By Sonja Davidovic, Delphine Prady and Herve Tourpe
Jun 22 2020 (IPS) – The practical challenge of quickly getting financial support in the hands of people who lost jobs amid the COVID-19 economic crisis has baffled advanced and developing economies alike. Economic lockdowns, physical distancing measures, patchy social protection systems and, especially for low-income countries, the high level of informality, complicate the task. Many governments are leveraging mobile technology to help their citizens. Togo, a small West African nation of 8 million, was able to quickly distribute emergency financial support to half a million people in less than two weeks using mobile phones. The technology helped deliver benefits to women in particular, and it supported a transparent rollout of the program. Informal workers in Morocco are also receiving government help through their phones quickly and efficiently.
Social assistance and cash transfers
Many emerging and low-income countries are scaling up direct support to households and individuals because they cannot directly protect jobs. Missing data on employment status and blurry lines between corporations and individuals in the informal sector hinder the effectiveness of labour market policies. Therefore, governments bet on cash transfers when trying to boost their social protection systems, while trying to expand their coverage.
In sub-Saharan Africa, over 80 percent of measures announced since the beginning of the pandemic is in the form of transfers, and only 4 percent were labour market policies. Globally, 30 percent of all the initiatives taken by countries are cash transfers.
Typically, the delivery of income support targeted to the most vulnerable households relies on a robust national identification (PDF) system linked to socioeconomic information and requires a variety of approaches in distributing cash to those most in need. Missing any one of these components in their immediate response to the crisis can generate difficult challenges (PDF): for instance, if a government cannot target beneficiaries due to the lack of socioeconomic information, it may have to choose between either spending more to cast a wider safety net or keeping the budget in check and excluding households in need of support.
Effective cash transfer mechanisms
Mobile money is as an effective and physical-distancing-friendly option to deliver cash transfers in large scale, given that ownership and use of mobile phones in emerging and developing economies is very high, and globally, there are 228 mobile money agents (the small retailers where customers can deposit or withdraw cash in and out of mobile accounts, buy phone airtime cards, etc.) per 100,000 adults compared to only 11 banks and 33 ATMs. Mobile money can, therefore, help rural and remote populations gain access to government transfer programs without travelling long distances or waiting in lines, or even having a bank account—a critical advantage in a world where 1.7 billion still don’t have access to formal financial institutions.
The pandemic has led many countries to strengthen their mobile money ecosystems and address specific constraints. Governments with more developed operations were able to react faster.

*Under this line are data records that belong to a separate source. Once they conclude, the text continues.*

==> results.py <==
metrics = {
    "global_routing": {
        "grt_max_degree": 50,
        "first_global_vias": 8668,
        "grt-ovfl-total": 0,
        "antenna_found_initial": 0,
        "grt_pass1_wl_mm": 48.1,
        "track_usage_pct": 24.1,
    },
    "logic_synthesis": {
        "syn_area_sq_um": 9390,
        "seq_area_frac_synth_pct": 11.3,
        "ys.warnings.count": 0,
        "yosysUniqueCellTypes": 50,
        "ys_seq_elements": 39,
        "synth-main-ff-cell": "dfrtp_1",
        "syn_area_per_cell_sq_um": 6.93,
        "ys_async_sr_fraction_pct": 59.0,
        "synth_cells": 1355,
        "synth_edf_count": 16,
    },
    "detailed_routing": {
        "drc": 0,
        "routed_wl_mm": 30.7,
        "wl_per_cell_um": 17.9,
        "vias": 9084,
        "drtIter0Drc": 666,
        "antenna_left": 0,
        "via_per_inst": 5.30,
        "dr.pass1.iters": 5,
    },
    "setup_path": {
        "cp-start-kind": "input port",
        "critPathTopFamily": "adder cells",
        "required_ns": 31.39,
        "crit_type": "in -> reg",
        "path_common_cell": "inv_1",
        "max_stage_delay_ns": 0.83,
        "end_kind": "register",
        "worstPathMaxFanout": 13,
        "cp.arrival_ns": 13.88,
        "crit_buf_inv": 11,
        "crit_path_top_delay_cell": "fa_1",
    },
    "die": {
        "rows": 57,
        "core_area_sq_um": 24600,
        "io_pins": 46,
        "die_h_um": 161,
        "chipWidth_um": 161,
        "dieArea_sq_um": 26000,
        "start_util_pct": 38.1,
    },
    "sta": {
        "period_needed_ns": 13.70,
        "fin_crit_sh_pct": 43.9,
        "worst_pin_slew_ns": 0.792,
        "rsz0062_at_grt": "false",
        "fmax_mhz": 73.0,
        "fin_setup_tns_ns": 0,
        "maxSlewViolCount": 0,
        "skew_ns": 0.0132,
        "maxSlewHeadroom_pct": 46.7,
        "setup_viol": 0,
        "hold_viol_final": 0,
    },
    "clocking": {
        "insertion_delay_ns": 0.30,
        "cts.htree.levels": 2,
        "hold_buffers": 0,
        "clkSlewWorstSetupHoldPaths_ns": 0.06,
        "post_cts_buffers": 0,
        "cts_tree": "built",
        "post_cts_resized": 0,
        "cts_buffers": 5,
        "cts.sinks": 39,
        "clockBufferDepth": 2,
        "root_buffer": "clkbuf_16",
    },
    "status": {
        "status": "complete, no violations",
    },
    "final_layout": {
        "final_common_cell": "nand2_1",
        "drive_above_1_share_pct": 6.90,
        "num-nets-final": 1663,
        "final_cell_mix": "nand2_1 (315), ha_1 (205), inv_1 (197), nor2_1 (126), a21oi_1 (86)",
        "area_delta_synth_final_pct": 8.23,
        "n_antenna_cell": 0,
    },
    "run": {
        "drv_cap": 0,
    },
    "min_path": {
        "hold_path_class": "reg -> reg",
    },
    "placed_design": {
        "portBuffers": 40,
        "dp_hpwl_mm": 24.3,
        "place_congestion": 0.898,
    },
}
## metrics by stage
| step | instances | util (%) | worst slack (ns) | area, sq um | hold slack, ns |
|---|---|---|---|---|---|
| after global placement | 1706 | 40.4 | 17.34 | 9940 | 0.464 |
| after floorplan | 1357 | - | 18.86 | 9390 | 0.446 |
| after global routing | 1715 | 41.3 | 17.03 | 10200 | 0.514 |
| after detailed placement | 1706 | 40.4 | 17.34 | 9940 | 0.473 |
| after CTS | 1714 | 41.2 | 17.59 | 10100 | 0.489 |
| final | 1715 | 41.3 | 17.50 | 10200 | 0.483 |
[config.mk]
export PLATFORM = sky130hd
export DESIGN_NAME = cpa_cell
export DESIGN_NICKNAME = d
export VERILOG_FILES = /design/src/sv/cpa_pkg.sv /design/src/sv/cpa_cell.sv
export SDC_FILE = /design/constraint.sdc
export NUM_CORES = 1
export LEC_CHECK = 0
export BUFFER_PORTS_ARGS = -buffer_cell sky130_fd_sc_hd__buf_2
export CAP_MARGIN = 30
export CORE_ASPECT_RATIO = 1.25
export CORE_MARGIN = 2
export CORE_UTILIZATION = 46
export CTS_BUF_LIST = sky130_fd_sc_hd__clkbuf_8
export DETAILED_ROUTE_END_ITERATION = 10
export PLACE_DENSITY = 0.94
export SETUP_SLACK_MARGIN = 0.02
export SYNTH_ARGS = -nofsm -noshare
export SYNTH_HDL_FRONTEND = slang
export SYNTH_SLANG_ARGS = --single-unit
[constraint.sdc]
create_clock -name clk -period 1.3 [get_ports clk]
set_clock_uncertainty 0.15 [all_clocks]
set_input_delay 0 -clock clk [delete_from_list [all_inputs] [get_ports clk]]
set_output_delay 0 -clock clk [all_outputs]
set_load 0.03 [all_outputs]
[src/sv/cpa_pkg.sv]
`timescale 1ns / 1ps
// Shared types and codes of the contiguous partition allocator.
package cpa_pkg;

  typedef enum logic [2:0] {
    ST_IDLE,
    ST_SCAN,
    ST_DECIDE,
    ST_FILL,
    ST_FREE,
    ST_RES
  } state_t;

  localparam logic       OP_ALLOC = 1'b0;
  localparam logic       OP_FREE  = 1'b1;

  localparam logic [1:0] FIT_FIRST = 2'd0;
  localparam logic [1:0] FIT_NEXT  = 2'd1;
  localparam logic [1:0] FIT_BEST  = 2'd2;
  localparam logic [1:0] FIT_WORST = 2'd3;

  localparam logic [1:0] STS_OK        = 2'd0;
  localparam logic [1:0] STS_NOT_FOUND = 2'd1;
  localparam logic [1:0] STS_FULL      = 2'd2;
  localparam logic [1:0] STS_BEYOND    = 2'd3;

  localparam logic REG_FIT_MODE   = 1'b0;
  localparam logic REG_MEMORY_TOP = 1'b1;

endpackage

[src/sv/cpa_cell.sv]
`timescale 1ns / 1ps
// One table cell: holds one partition and takes its neighbor's on shift.
module cpa_cell import cpa_pkg::*; #(
  parameter int AW = 32
) (
  input  logic          clk,
  input  logic          shift,
  input  logic [AW-1:0] nb_begin,
  input  logic [AW-1:0] nb_end,
  output logic [AW-1:0] cell_begin,
  output logic [AW-1:0] cell_end
);

  logic [AW-1:0] begin_r;
  logic [AW-1:0] end_r;

  always_ff @(posedge clk) begin
    if (shift) begin
      begin_r <= nb_begin;
      end_r   <= nb_end;
    end
  end

  assign cell_begin = begin_r;
  assign cell_end   = end_r;

endmodule

## Word level (Yosys, flattened, before mapping)

Cells that the tools add are included.

| word-level totals | value |
|---|---|
| logic and storage cells | 2 |
| flip-flop bits (word level) | 64 |
| output and inout port bits | 64 |
| bits in read-only memories | 0 |
| input port bits | 66 |
| bits in writable memories | 0 |
| bits in latches | 0 |
| memories | 0 |

| cells by class | value |
|---|---|
| bitwise logic cells | 0 |
| add/subtract/negate cells | 0 |
| $mul | 0 |
| order comparisons | 0 |
| div/mod/pow operators | 0 |
| shift-type cells | 0 |
| reductions and logical operators | 0 |
| mux-type cells | 0 |
| eq/ne operators | 0 |

## Depth between registers and ports, before layout

| depth | value |
|---|---|
| depth in word-level cells | 0 |
| mapped depth | 0 |
| gate-level depth less buffers | 0 |

## Worst setup path after synthesis

Ideal clock, no wire load.

| timing | value |
|---|---|
| kind | reg2out |
| start | reg begin_r[0], in the netlist cell_begin[0] |
| end | out cell_begin[0] |
| stages on the path, launching flop included | 1 |
| path buffers | 0 |
| slack | 0.654 ns |
| data arrival time | 0.496 ns |
| required time | 1.150 ns |
| cells stage by stage | edfxtp_1 |

RTL lines:

| what | RTL line | source |
|---|---|---|
| start, declared | cpa_cell.sv:14 | `logic [AW-1:0] begin_r;` |
| start signal, assigned | cpa_cell.sv:19 | `begin_r <= nb_begin;` |
| end, declared | cpa_cell.sv:10 | `output logic [AW-1:0] cell_begin,` |

No word-level cell between the ends.

## Worst setup path after layout

| timing | value |
|---|---|
| start | in shift |
| end | reg begin_r[7], in the netlist cell_begin[7], enable pin |

RTL lines:

| what | RTL line | source |
|---|---|---|
| start, declared | cpa_cell.sv:7 | `input logic shift,` |

No word-level cell between the ends.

Ecuador doubled the number of licensed cash agents in two weeks. Malaysia expanded free mobile internet access. Nigeria partnered with mobile network operators to identify vulnerable informal workers in urban areas through airtime purchase patterns. Saudi Arabia reduced mobile usage fees to encourage mobile payments. Some years ago, Peru fostered the creation of a platform that allows transfers across three leading mobile operators and 32 banks.

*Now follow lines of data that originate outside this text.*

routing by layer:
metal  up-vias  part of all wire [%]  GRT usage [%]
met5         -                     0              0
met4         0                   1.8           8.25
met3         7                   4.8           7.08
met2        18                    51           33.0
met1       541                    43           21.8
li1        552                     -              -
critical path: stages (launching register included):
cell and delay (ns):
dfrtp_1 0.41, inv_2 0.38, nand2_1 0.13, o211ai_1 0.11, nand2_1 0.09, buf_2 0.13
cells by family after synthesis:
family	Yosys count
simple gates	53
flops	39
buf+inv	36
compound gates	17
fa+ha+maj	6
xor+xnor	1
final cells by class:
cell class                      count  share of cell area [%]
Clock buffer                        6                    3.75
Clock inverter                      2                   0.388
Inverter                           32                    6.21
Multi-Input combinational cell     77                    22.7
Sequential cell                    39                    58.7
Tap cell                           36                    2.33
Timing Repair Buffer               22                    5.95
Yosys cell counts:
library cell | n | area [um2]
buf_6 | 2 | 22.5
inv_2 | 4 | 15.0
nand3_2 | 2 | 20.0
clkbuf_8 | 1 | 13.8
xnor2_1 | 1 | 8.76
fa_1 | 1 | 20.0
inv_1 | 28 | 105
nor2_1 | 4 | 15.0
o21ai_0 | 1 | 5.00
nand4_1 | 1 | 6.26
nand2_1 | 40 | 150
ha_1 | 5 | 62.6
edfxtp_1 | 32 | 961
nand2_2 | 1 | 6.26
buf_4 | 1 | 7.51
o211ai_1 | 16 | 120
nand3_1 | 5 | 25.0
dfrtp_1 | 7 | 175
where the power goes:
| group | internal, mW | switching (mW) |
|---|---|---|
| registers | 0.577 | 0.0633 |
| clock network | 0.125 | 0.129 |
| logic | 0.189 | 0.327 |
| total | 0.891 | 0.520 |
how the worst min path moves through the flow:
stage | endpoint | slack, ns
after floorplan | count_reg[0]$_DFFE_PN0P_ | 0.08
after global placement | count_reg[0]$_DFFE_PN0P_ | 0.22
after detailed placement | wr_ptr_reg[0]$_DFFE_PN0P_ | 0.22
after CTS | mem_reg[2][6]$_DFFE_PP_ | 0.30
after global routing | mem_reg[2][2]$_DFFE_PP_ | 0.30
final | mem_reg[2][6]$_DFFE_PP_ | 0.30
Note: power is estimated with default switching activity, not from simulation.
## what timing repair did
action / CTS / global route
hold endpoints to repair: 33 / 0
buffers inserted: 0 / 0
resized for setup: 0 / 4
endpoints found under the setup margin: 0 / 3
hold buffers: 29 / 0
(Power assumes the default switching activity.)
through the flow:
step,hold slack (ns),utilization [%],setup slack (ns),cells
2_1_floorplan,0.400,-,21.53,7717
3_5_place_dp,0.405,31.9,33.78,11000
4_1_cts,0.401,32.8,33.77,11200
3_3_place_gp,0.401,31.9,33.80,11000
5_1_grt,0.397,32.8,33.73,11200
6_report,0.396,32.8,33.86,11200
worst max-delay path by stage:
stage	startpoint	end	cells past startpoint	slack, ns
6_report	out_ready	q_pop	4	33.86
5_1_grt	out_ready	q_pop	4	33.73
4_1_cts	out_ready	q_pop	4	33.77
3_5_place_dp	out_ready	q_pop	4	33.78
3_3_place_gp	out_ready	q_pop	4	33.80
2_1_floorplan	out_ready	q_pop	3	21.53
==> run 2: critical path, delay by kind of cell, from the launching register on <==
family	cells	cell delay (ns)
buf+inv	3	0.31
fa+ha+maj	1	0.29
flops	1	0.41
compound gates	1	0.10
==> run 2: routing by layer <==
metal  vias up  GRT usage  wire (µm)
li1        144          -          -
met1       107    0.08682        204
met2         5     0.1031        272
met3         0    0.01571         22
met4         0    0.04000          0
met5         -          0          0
$ cat config.mk
export PLATFORM = sky130hd
export DESIGN_NAME = new_target_gaze_angles
export DESIGN_NICKNAME = d
export VERILOG_FILES = /design/src/rtl/gta_pkg.sv /design/src/rtl/new_target_gaze_angles.sv /design/src/rtl/gta_ctrl.sv /design/src/rtl/gta_cordic.sv /design/src/rtl/gta_datapath.sv
export SDC_FILE = /design/constraint.sdc
export NUM_CORES = 2
export LEC_CHECK = 0
export BUFFER_PORTS_ARGS = -buffer_cell sky130_fd_sc_hd__buf_2
export CAP_MARGIN = 20
export CORE_ASPECT_RATIO = 1.1
export CORE_UTILIZATION = 35
export CTS_CLUSTER_DIAMETER = 60
export CTS_CLUSTER_SIZE = 28
export DETAILED_ROUTE_END_ITERATION = 12
export SLEW_MARGIN = 10
export SYNTH_ARGS = -nofsm -noshare
export SYNTH_HDL_FRONTEND = slang
export SYNTH_SLANG_ARGS = --single-unit
$ cat constraint.sdc
create_clock -name clk -period 17.43 [get_ports clk]
set_input_delay 4.3575 -clock clk [delete_from_list [all_inputs] [get_ports clk]]
set_output_delay 4.3575 -clock clk [all_outputs]
set_load 0.05 [all_outputs]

Mobile money does have risks and limitations. People in rural and remote areas may lack mobile coverage, easy access to money agents, or simply electricity. Exchanging mobile money for cash can still be expensive. And digital and financial illiteracy are known to hinder adoption of digital mobile services.
In many countries, the pandemic has forced policymakers to react quickly to reduce regulatory weaknesses around mobile money issued by telecom or fintech firms, whose customers are often not protected by regulation in the same way as banks’ clients. It’s important to ensure that the risks of accelerating mobile money, including cyber-risks and digital fraud, don’t outweigh the benefits.
A mobile-money framework
Beyond the crisis horizon, many countries have sought to boost mobile payment platforms to reduce corruption, improve efficiency and budget transparency, and broaden financial inclusion, especially for the informal sector and women.
While scaling mobile cash transfers quickly to help alleviate the impact of the pandemic, governments should take a broad approach that goes beyond the technology and consider the whole ecosystem behind a robust and resilient mobile program.
A holistic approach should be considered by policymakers and the industry to integrate all the “building blocks” of a sustainable mobile-money platform, including stakeholders and design and policy elements that help maximize benefits against risks.
As countries move from crisis mode to a new normal, it’s a good time to also take note of the impediments they encountered in expanding support to people suffering the economic consequences of lockdowns. At the same time, they can build on solutions that worked best to make up for income losses, focusing on sustainable solutions instead of workarounds deployed at the height of an emergency. This should be part of broader government strategies to strengthen social protection systems in the medium term through technology.